══ Source material ══
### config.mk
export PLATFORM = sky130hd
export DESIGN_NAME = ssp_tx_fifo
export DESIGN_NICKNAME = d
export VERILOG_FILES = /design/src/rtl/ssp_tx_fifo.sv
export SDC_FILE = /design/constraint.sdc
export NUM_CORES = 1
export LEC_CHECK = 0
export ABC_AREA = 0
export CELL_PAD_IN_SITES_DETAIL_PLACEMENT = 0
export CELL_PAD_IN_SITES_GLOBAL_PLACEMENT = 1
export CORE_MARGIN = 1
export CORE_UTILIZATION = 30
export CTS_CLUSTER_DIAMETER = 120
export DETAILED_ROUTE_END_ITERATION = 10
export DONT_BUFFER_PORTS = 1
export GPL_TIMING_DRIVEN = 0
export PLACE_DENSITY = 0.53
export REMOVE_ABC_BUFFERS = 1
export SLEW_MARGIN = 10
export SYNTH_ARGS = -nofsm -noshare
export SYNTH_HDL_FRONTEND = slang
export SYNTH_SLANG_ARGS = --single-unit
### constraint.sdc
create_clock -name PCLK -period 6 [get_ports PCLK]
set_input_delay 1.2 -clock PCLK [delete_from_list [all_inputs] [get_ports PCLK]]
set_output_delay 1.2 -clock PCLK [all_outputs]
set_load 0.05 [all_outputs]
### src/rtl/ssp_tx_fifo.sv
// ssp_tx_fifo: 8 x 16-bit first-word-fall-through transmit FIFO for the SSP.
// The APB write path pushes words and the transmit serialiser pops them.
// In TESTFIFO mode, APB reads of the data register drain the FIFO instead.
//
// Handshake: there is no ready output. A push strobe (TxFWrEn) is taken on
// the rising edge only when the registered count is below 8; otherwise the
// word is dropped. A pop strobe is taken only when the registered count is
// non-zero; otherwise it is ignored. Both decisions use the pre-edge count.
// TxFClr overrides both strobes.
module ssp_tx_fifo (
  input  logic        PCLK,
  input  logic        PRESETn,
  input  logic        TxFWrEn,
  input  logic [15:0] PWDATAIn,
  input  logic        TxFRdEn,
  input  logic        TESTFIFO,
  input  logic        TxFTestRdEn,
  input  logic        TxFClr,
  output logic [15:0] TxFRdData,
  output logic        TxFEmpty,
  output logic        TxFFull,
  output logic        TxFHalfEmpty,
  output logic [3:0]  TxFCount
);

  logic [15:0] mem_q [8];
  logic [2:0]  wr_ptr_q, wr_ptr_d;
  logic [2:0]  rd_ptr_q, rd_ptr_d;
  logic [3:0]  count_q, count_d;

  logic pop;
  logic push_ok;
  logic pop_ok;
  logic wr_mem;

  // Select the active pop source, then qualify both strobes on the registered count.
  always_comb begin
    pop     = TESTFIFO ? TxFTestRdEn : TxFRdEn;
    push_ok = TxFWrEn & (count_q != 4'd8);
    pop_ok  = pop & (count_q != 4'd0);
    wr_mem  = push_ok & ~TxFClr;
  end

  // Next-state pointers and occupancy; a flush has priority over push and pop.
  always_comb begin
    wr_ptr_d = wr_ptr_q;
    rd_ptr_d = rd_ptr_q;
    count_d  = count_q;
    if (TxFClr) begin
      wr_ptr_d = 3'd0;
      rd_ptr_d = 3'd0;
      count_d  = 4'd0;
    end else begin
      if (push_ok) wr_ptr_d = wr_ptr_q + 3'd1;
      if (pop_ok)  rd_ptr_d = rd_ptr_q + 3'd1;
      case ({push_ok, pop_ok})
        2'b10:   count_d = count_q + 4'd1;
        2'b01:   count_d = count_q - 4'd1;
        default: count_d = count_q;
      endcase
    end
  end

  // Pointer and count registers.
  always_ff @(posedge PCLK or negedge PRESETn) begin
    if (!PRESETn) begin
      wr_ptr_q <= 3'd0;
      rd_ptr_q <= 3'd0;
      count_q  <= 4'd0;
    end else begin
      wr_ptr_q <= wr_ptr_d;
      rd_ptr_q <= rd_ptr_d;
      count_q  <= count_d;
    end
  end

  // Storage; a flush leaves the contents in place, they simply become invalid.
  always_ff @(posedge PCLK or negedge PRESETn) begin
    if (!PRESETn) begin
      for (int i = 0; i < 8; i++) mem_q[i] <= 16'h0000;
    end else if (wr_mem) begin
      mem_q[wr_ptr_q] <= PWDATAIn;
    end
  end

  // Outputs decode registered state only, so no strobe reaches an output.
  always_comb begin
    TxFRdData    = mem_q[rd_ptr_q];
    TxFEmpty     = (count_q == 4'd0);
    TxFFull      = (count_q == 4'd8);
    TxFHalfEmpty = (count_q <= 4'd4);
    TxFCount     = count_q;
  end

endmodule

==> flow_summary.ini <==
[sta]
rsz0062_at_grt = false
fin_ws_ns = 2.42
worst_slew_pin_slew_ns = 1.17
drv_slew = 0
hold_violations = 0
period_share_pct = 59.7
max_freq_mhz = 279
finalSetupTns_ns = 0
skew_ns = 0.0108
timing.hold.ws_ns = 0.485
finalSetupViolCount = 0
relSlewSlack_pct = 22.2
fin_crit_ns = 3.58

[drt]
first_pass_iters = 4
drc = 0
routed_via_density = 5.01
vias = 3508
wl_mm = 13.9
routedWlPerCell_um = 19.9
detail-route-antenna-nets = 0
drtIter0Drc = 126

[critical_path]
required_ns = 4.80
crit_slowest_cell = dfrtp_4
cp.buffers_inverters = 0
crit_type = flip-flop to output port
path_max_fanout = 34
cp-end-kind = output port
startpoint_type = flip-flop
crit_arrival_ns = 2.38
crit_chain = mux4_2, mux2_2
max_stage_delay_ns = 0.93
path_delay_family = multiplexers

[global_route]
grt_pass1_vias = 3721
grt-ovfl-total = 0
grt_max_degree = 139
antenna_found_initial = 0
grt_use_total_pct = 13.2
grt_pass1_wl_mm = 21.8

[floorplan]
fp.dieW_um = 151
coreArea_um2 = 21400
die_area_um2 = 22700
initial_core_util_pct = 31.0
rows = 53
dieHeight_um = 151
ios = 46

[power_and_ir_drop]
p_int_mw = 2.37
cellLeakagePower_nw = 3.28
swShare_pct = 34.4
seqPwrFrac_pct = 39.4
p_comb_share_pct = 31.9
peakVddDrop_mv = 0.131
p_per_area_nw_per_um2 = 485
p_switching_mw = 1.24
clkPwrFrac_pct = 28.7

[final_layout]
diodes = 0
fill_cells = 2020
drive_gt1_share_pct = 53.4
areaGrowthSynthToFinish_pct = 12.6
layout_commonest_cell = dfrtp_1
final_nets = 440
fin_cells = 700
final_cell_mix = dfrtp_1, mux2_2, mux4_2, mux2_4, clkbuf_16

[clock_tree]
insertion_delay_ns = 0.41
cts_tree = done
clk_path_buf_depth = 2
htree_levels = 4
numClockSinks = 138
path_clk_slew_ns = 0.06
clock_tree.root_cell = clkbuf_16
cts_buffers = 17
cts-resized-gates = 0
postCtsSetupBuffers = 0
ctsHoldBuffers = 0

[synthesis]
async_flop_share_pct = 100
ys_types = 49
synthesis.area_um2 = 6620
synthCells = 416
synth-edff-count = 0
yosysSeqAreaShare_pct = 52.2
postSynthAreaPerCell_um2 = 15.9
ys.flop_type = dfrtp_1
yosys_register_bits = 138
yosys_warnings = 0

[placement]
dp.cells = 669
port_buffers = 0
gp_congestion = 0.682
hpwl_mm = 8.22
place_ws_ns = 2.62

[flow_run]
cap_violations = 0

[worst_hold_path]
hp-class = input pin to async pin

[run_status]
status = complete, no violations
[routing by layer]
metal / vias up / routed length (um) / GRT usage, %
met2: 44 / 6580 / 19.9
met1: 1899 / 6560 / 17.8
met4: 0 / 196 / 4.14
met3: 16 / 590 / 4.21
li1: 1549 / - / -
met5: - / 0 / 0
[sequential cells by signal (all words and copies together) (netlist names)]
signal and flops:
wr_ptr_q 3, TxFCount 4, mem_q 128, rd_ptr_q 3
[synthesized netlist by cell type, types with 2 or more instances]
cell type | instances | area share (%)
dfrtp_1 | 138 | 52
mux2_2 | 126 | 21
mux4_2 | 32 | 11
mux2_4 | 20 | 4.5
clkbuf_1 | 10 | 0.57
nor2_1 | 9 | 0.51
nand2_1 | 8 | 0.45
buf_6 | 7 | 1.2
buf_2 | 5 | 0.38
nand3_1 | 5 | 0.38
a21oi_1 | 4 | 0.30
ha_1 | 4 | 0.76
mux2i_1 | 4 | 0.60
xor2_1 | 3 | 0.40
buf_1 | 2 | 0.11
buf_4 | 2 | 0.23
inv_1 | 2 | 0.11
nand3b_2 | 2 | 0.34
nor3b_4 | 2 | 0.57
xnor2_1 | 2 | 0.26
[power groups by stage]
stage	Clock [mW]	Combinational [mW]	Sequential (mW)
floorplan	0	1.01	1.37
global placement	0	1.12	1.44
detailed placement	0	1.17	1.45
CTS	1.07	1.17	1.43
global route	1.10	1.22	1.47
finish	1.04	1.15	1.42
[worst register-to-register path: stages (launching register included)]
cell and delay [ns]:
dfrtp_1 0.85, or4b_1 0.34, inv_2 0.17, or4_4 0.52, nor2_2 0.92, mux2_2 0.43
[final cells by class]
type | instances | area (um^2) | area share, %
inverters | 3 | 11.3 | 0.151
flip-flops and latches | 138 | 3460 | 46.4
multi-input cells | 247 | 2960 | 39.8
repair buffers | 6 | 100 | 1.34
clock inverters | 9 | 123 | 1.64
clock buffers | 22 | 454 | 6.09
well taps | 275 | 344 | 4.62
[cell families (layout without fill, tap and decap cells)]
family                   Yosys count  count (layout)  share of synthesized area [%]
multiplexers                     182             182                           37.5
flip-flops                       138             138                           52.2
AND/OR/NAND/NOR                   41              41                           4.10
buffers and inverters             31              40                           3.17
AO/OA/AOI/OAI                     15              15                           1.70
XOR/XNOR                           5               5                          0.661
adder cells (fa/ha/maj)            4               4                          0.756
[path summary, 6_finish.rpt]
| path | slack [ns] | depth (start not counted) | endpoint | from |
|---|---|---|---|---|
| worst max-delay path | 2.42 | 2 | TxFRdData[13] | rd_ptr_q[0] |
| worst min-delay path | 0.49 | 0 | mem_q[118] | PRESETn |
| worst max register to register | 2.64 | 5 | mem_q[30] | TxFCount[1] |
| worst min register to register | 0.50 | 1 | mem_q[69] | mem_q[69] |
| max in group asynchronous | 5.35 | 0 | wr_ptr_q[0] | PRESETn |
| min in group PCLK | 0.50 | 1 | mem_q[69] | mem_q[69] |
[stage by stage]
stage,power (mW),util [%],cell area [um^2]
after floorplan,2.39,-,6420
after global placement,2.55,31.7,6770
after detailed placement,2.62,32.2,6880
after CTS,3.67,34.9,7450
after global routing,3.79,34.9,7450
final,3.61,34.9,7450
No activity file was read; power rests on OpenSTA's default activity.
═══
══ Source material ══
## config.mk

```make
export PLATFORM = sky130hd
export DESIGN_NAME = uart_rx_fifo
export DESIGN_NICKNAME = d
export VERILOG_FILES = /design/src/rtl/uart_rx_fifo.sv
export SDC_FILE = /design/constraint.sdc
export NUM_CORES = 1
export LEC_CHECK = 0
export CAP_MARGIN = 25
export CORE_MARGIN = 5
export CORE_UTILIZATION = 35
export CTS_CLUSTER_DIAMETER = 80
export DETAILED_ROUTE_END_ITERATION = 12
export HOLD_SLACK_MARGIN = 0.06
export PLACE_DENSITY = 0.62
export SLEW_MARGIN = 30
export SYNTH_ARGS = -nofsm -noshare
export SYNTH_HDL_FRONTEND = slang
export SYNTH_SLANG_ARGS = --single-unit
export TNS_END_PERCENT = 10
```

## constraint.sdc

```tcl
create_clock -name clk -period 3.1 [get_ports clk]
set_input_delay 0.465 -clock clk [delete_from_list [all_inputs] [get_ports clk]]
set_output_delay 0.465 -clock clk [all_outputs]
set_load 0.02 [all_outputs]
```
═══
══ Source material ══
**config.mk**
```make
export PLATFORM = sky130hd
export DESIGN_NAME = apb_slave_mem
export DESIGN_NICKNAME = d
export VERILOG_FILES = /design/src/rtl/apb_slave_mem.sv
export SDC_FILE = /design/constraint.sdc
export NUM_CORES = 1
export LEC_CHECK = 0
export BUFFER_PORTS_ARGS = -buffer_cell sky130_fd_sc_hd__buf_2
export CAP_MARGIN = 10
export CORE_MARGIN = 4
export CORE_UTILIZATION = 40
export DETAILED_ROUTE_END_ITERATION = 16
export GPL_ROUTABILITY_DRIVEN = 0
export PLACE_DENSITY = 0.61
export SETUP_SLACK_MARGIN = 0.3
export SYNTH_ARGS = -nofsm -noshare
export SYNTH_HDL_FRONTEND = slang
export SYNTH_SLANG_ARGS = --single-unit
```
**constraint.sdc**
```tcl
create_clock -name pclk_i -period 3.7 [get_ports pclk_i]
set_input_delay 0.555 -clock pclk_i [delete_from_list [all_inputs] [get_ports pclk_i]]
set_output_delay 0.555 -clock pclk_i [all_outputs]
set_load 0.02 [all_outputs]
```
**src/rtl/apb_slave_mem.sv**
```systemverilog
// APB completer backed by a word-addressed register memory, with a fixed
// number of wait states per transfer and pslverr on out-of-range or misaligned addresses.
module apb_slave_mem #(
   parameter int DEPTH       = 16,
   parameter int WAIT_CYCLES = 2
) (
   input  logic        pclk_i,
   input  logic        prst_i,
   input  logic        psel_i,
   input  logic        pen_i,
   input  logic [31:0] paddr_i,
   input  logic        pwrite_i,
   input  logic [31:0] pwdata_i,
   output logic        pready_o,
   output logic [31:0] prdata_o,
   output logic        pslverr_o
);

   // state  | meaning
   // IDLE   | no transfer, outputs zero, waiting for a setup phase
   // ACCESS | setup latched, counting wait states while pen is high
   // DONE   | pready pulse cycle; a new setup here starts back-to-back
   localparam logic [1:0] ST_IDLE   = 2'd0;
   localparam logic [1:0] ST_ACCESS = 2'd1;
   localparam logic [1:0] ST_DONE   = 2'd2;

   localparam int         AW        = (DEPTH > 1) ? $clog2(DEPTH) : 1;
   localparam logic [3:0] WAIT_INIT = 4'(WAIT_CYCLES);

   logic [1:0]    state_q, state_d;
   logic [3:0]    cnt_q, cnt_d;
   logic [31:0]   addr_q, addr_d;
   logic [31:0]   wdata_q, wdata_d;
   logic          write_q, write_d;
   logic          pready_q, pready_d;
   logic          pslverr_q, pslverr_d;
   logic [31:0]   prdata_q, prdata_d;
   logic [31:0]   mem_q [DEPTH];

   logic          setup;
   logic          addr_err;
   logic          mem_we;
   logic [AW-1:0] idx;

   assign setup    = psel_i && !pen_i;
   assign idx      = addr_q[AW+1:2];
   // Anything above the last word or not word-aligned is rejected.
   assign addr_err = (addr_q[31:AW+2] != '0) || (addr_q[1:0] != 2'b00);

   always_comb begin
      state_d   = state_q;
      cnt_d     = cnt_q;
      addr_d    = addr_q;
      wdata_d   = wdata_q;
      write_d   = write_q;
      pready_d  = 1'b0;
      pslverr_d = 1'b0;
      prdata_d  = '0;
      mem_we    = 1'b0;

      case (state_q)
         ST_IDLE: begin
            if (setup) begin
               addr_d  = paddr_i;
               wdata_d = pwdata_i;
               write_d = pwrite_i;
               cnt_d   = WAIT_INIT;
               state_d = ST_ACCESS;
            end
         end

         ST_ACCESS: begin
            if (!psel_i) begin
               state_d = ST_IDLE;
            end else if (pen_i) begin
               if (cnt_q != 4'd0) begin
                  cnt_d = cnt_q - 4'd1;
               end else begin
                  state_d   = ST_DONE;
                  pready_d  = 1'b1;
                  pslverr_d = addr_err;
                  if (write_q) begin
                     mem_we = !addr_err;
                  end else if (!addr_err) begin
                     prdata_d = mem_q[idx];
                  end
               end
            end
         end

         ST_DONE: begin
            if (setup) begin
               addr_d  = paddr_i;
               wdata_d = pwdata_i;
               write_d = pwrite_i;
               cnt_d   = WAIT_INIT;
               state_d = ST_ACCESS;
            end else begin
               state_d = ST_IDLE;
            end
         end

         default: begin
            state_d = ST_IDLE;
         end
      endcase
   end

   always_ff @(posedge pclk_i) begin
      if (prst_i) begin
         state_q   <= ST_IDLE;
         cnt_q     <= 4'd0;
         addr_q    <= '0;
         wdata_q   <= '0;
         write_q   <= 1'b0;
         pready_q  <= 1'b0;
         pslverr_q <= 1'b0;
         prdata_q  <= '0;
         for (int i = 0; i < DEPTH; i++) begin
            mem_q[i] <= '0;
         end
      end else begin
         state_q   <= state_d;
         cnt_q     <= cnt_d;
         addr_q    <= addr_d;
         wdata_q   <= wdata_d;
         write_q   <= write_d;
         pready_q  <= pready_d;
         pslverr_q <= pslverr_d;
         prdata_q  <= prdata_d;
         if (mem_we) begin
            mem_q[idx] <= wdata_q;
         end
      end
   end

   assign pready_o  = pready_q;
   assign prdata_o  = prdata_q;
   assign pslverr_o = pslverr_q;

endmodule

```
═══
Activity: Which lines above run from the one containing "### config.mk" to the one containing "export CELL_PAD_IN_SITES_DETAIL_PLACEMENT = 0"? Give them again exactly, both ends included.

Solution to the problem:
### config.mk
export PLATFORM = sky130hd
export DESIGN_NAME = ssp_tx_fifo
export DESIGN_NICKNAME = d
export VERILOG_FILES = /design/src/rtl/ssp_tx_fifo.sv
export SDC_FILE = /design/constraint.sdc
export NUM_CORES = 1
export LEC_CHECK = 0
export ABC_AREA = 0
export CELL_PAD_IN_SITES_DETAIL_PLACEMENT = 0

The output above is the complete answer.